Electron Thermal Transport due to Magnetic Diffusion in the MST RFP

Comparison of measurements made in the MST RFP to the results from extensive nonlinear resistive MHD simulations has provided two key observations. First, trapped particles reduce electron thermal diffusion; inclusion of this effect is required for quantitative agreement of simulation to measurement. Second, the structure and evolution of long-wavelength temperature fluctuations measured in MST shows remarkable qualitative similarity to fluctuations appearing in a finite-pressure simulation. These simulations were run at parameters matching those of 400~kA discharges in MST ($S\approx 4\times10^6$). In a zero $\beta$ simulation, the measured $\chi_e$ is compared to the thermal diffusion due to parallel losses along diffusing magnetic field lines, $\chi_{st}=v_\parallel D_{mag}$. Agreement is only found if the reduction in $\chi_{st}$ due to trapped particles is taken into account.
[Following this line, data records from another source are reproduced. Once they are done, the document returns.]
==> src/rtl/sr_pkg.sv <==
package sr_pkg;

  typedef enum logic [3:0] {
    ST_IDLE   = 4'd0,
    ST_PALL   = 4'd1,
    ST_TRP    = 4'd2,
    ST_ENTER  = 4'd3,
    ST_SELF   = 4'd4,
    ST_UNGATE = 4'd5,
    ST_CKEUP  = 4'd6,
    ST_RECOV  = 4'd7,
    ST_GRANT  = 4'd8
  } sr_state_e;

  // A wait of count c lasts max(c,1) cycles: the timer is expired at 0 or 1.
  function automatic bit cnt_expired(int unsigned c);
    return c <= 1;
  endfunction

  // Number of cycles spent in a timed state for a programmed count.
  function automatic int unsigned wait_len(int unsigned n);
    return (n < 2) ? 1 : n;
  endfunction

endpackage

==> src/rtl/sr_timer.sv <==
module sr_timer #(
  parameter int CW = 4
) (
  input  logic          clk,
  input  logic          rst_n,
  input  logic          load,
  input  logic [CW-1:0] load_val,
  output logic          done
);
  import sr_pkg::*;

  logic [CW-1:0] cnt;

  assign done = cnt_expired(32'(cnt));

  always_ff @(posedge clk) begin
    if (!rst_n)       cnt <= '0;
    else if (load)    cnt <= load_val;
    else if (!done)   cnt <= cnt - 1'b1;
  end
endmodule

==> src/rtl/sr_fsm.sv <==
module sr_fsm #(
  parameter int CW = 4
) (
  input  logic              clk,
  input  logic              rst_n,
  input  logic              ev_start,
  input  logic              acc_req,
  input  logic              tmr_done,
  input  logic [CW-1:0]     cfg_trp,
  input  logic [CW-1:0]     cfg_tras,
  input  logic [CW-1:0]     cfg_txsr,
  output sr_pkg::sr_state_e state,
  output logic              tmr_load,
  output logic [CW-1:0]     tmr_val,
  output logic              ev_exit
);
  import sr_pkg::*;

  sr_state_e nxt;

  assign ev_exit = (state == ST_SELF) && tmr_done && acc_req;

  always_comb begin
    nxt      = state;
    tmr_load = 1'b0;
    tmr_val  = '0;
    unique case (state)
      ST_IDLE:   if (ev_start) nxt = ST_PALL;
      ST_PALL:   begin nxt = ST_TRP; tmr_load = 1'b1; tmr_val = cfg_trp; end
      ST_TRP:    if (tmr_done) nxt = ST_ENTER;
      ST_ENTER:  begin nxt = ST_SELF; tmr_load = 1'b1; tmr_val = cfg_tras; end
      ST_SELF:   if (ev_exit) nxt = ST_UNGATE;
      ST_UNGATE: nxt = ST_CKEUP;
      ST_CKEUP:  begin nxt = ST_RECOV; tmr_load = 1'b1; tmr_val = cfg_txsr; end
      ST_RECOV:  if (tmr_done) nxt = ST_GRANT;
      ST_GRANT:  nxt = ST_IDLE;
      default:   nxt = ST_IDLE;
    endcase
  end

  always_ff @(posedge clk) begin
    if (!rst_n) state <= ST_IDLE;
    else        state <= nxt;
  end
endmodule

==> src/rtl/sr_clk_gate.sv <==
module sr_clk_gate #(
  parameter int NCLK = 2
) (
  input  logic            clk,
  input  logic            rst_n,
  input  logic            wr,
  input  logic [NCLK-1:0] wdis,
  input  logic            accept,
  input  logic            release_all,
  output logic [NCLK-1:0] clk_en
);
  for (genvar k = 0; k < NCLK; k++) begin : g_clk
    logic stop_q;
    always_ff @(posedge clk) begin
      if (!rst_n)              stop_q <= 1'b0;
      else if (release_all)    stop_q <= 1'b0;
      else if (wr && accept)   stop_q <= wdis[k];
    end
    assign clk_en[k] = ~stop_q;
  end
endmodule

==> src/rtl/sr_power_ctrl.sv <==
module sr_power_ctrl #(
  parameter int CW   = 4,
  parameter int NCLK = 2
) (
  input  logic            clk,
  input  logic            rst_n,
  input  logic            ctl_we,
  input  logic            ctl_srf,
  input  logic [NCLK-1:0] ctl_clkdis,
  input  logic [CW-1:0]   cfg_trp,
  input  logic [CW-1:0]   cfg_tras,
  input  logic [CW-1:0]   cfg_txsr,
  input  logic            acc_req,
  output logic            cke,
  output logic            cmd_pall,
  output logic            cmd_sre,
  output logic            sr_active,
  output logic            aref_block,
  output logic            dll_rst,
  output logic [NCLK-1:0] clk_en,
  output logic            acc_go
);
  import sr_pkg::*;

  sr_state_e     state;
  logic          ev_start;
  logic          ev_exit;
  logic          tmr_load;
  logic          tmr_done;
  logic [CW-1:0] tmr_val;
  logic          gate_window;

  assign ev_start    = ctl_we && ctl_srf && (state == ST_IDLE);
  assign gate_window = (state == ST_ENTER) || (state == ST_SELF);

  sr_fsm #(.CW(CW)) u_fsm (
    .clk      (clk),
    .rst_n    (rst_n),
    .ev_start (ev_start),
    .acc_req  (acc_req),
    .tmr_done (tmr_done),
    .cfg_trp  (cfg_trp),
    .cfg_tras (cfg_tras),
    .cfg_txsr (cfg_txsr),
    .state    (state),
    .tmr_load (tmr_load),
    .tmr_val  (tmr_val),
    .ev_exit  (ev_exit)
  );

  sr_timer #(.CW(CW)) u_tmr (
    .clk      (clk),
    .rst_n    (rst_n),
    .load     (tmr_load),
    .load_val (tmr_val),
    .done     (tmr_done)
  );

  sr_clk_gate #(.NCLK(NCLK)) u_gate (
    .clk         (clk),
    .rst_n       (rst_n),
    .wr          (ctl_we),
    .wdis        (ctl_clkdis),
    .accept      (gate_window),
    .release_all (ev_exit),
    .clk_en      (clk_en)
  );

  always_comb begin
    cke        = 1'b1;
    cmd_pall   = 1'b0;
    cmd_sre    = 1'b0;
    sr_active  = 1'b0;
    aref_block = 1'b0;
    dll_rst    = 1'b0;
    acc_go     = 1'b0;
    unique case (state)
      ST_IDLE:   ;
      ST_PALL:   begin cmd_pall = 1'b1; aref_block = 1'b1; end
      ST_TRP:    aref_block = 1'b1;
      ST_ENTER:  begin cmd_sre = 1'b1; cke = 1'b0; sr_active = 1'b1;
                       aref_block = 1'b1; dll_rst = 1'b1; end
      ST_SELF,
      ST_UNGATE: begin cke = 1'b0; sr_active = 1'b1; aref_block = 1'b1;
                       dll_rst = 1'b1; end
      ST_CKEUP:  begin sr_active = 1'b1; aref_block = 1'b1; dll_rst = 1'b1; end
      ST_RECOV:  begin sr_active = 1'b1; aref_block = 1'b1; end
      ST_GRANT:  acc_go = 1'b1;
      default:   ;
    endcase
  end
endmodule

==> config.mk <==
export PLATFORM = sky130hd
export DESIGN_NAME = sr_power_ctrl
export DESIGN_NICKNAME = d
export VERILOG_FILES = /design/src/rtl/sr_pkg.sv /design/src/rtl/sr_timer.sv /design/src/rtl/sr_fsm.sv /design/src/rtl/sr_clk_gate.sv /design/src/rtl/sr_power_ctrl.sv
export SDC_FILE = /design/constraint.sdc
export NUM_CORES = 1
export LEC_CHECK = 0
export CELL_PAD_IN_SITES_DETAIL_PLACEMENT = 1
export CELL_PAD_IN_SITES_GLOBAL_PLACEMENT = 2
export CORE_MARGIN = 3
export CORE_UTILIZATION = 21
export DETAILED_ROUTE_END_ITERATION = 12
export PLACE_DENSITY = 0.8
export SLEW_MARGIN = 20
export SYNTH_ARGS = -nofsm -noshare
export SYNTH_HDL_FRONTEND = slang
export SYNTH_SLANG_ARGS = --single-unit
==> constraint.sdc <==
create_clock -name clk -period 1.5 [get_ports clk]
set_input_delay 0.225 -clock clk [delete_from_list [all_inputs] [get_ports clk]]
set_output_delay 0.225 -clock clk [all_outputs]
set_load 0.005 [all_outputs]
After elaboration in Yosys (flattened, before gate mapping)
Index checks and enable logic that the tools add are counted.
{ "op_classes": {"add_sub_neg": 1, "order_cmp": 1, "eq_ne": 13, "n_mux": 16, "bitwise_logic": 3, "reduce_logical": 14} }
{ "op_table": {"columns": ["operator", "n"], "rows": [
  ["4-bit case mux with 8 select lines", 1],
  ["4-bit two-way mux", 6],
  ["4-bit by 3-bit equality test with 1-bit output, second input constant", 4],
  ["4-bit case mux with 3 select lines", 1],
  ["4-bit by 2-bit equality test with 1-bit output, second input constant", 2],
  ["1-bit two-way mux", 8],
  ["7-bit OR reduction", 1],
  ["2-bit != test, second input constant", 3],
  ["3-bit OR reduction", 2],
  ["1-bit logical AND", 5],
  ["5-bit OR reduction", 1],
  ["4-bit by 1-bit equality test with 1-bit output, second input constant", 1],
  ["4-bit equality test, second input constant", 1],
  ["4-bit by 1-bit <= comparator with 1-bit output, second input constant", 1],
  ["4-bit zero test", 1],
  ["2-bit by 1-bit != test with 1-bit output, second input constant", 2],
  ["4-bit AND reduction", 1],
  ["4-bit OR reduction", 1],
  ["4-bit by 1-bit subtractor with 4-bit output, second input constant", 1],
  ["1-bit inverter", 3],
  ["2-bit OR reduction", 1],
  ["1-bit logical OR", 1]
]} }
{ "totals": {"ff_bits": 10, "inputBits": 19, "out_inout_bits": 9, "word_cells": 52} }

Longest topological paths before layout
{ "logic_depth": {"ltp_word": 5, "depth_mapped": 7, "ltp_nobuf": 6} }

Cells and area by module
From an unflattened synthesis, not the netlist that was laid out.
{ "unflattened": {"hier_cells": 90, "area_unflattened_um2": 812.0} }
{ "modules_own_cells": {"columns": ["mod", "n_inst", "cells_each", "area_each_um2", "seq_area_each_um2"], "rows": [
  ["sr_fsm", 1, 33, 326.6, 80.1],
  ["sr_timer", 1, 29, 271.5, 80.1],
  ["sr_power_ctrl", 1, 17, 120.1, 0.0],
  ["sr_clk_gate", 1, 11, 93.8, 40.0]
]} }

Least setup slack after synthesis
Ideal clock, no wire load.
{ "synth_path": {"kind": "flip-flop to flip-flop", "start": "register u_tmr.cnt[0]", "end": "register u_fsm.state[2]", "setup_ns": 0.086, "t_arrival_ns": 1.355, "required_time_ns": 1.414, "path_slack_ns": 0.060, "path_stages_with_launch": 8, "path_buffers": 1, "period_less_slack_ns": 1.440, "cell_sequence": "dfxtp_1 -> inv_1 -> ha_1 -> or2_1 -> buf_2 -> nand2_1 -> nor2_1 -> a211oi_1"} }
{ "synth_via": {"elab_chain_len": 5, "word_cells_on_any_way": 7, "cone_classes": "1 x order compare; 3 x eq/ne; 3 x reduce/logical"} }
{ "synth_rtl": {"columns": ["item", "line_no", "rtl"], "rows": [
  ["start: declaration", "sr_timer.sv:12", "logic [CW-1:0] cnt;"],
  ["start signal: assignment", "sr_timer.sv:18", "else if (load) cnt <= load_val;"],
  ["start signal: assignment", "sr_timer.sv:19", "else if (!done) cnt <= cnt - 1'b1;"],
  ["4-bit by 1-bit <= comparator with 1-bit output *", "sr_pkg.sv:17", "return c <= 1;"],
  ["1-bit logical AND (2 in a row)", "sr_fsm.sv:21", "assign ev_exit = (state == ST_SELF) && tmr_done && acc_req;"],
  ["2-bit != test (no source line)", null, null],
  ["4-bit AND reduction (no source line) *", null, null],
  ["end signal: assignment", "sr_fsm.sv:43", "else state <= nxt;"],
  ["end: declaration", "sr_fsm.sv:12", "output sr_pkg::sr_state_e state,"]
]} }
Every way passes the cells marked *; elsewhere a longest branch is shown, timed or not.
A chain may end at the register's enable or synchronous reset.

Final worst setup path
{ "layout_path": {"start": "register u_fsm.state[2]", "end": "output port cmd_sre"} }
{ "layout_via": {"elab_chain_len": 2} }
{ "layout_rtl": {"columns": ["item", "line_no", "rtl"], "rows": [
  ["4-bit by 2-bit equality test with 1-bit output", "sr_power_ctrl.sv:77", "unique case (state)"],
  ["1-bit two-way mux", "sr_power_ctrl.sv:77", null],
  ["end: declaration", "sr_power_ctrl.sv:16", "output logic cmd_sre,"]
]} }
No other way between the ends.
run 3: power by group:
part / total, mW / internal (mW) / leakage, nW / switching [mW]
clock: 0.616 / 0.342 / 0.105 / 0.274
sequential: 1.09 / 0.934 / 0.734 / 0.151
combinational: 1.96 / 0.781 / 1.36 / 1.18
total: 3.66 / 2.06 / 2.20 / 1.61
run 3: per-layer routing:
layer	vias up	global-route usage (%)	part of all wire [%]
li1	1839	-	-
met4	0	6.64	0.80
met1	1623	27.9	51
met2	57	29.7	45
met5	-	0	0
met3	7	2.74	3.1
In a second simulation, the pressure field was evolved self consistently assuming Ohmic heating and anisotropic thermal conduction. Fluctuations in the simulated temperature are very similar in character and time evolution to temperature fluctuations measured in MST. This includes $m=1$, $n=6$ fluctuations that flatten the temperature profile as well as $m=1$, $n=5$ fluctuations that generate hot island structures near the core shortly after sawtooth crashes. This work supported by the US DOE and NSF.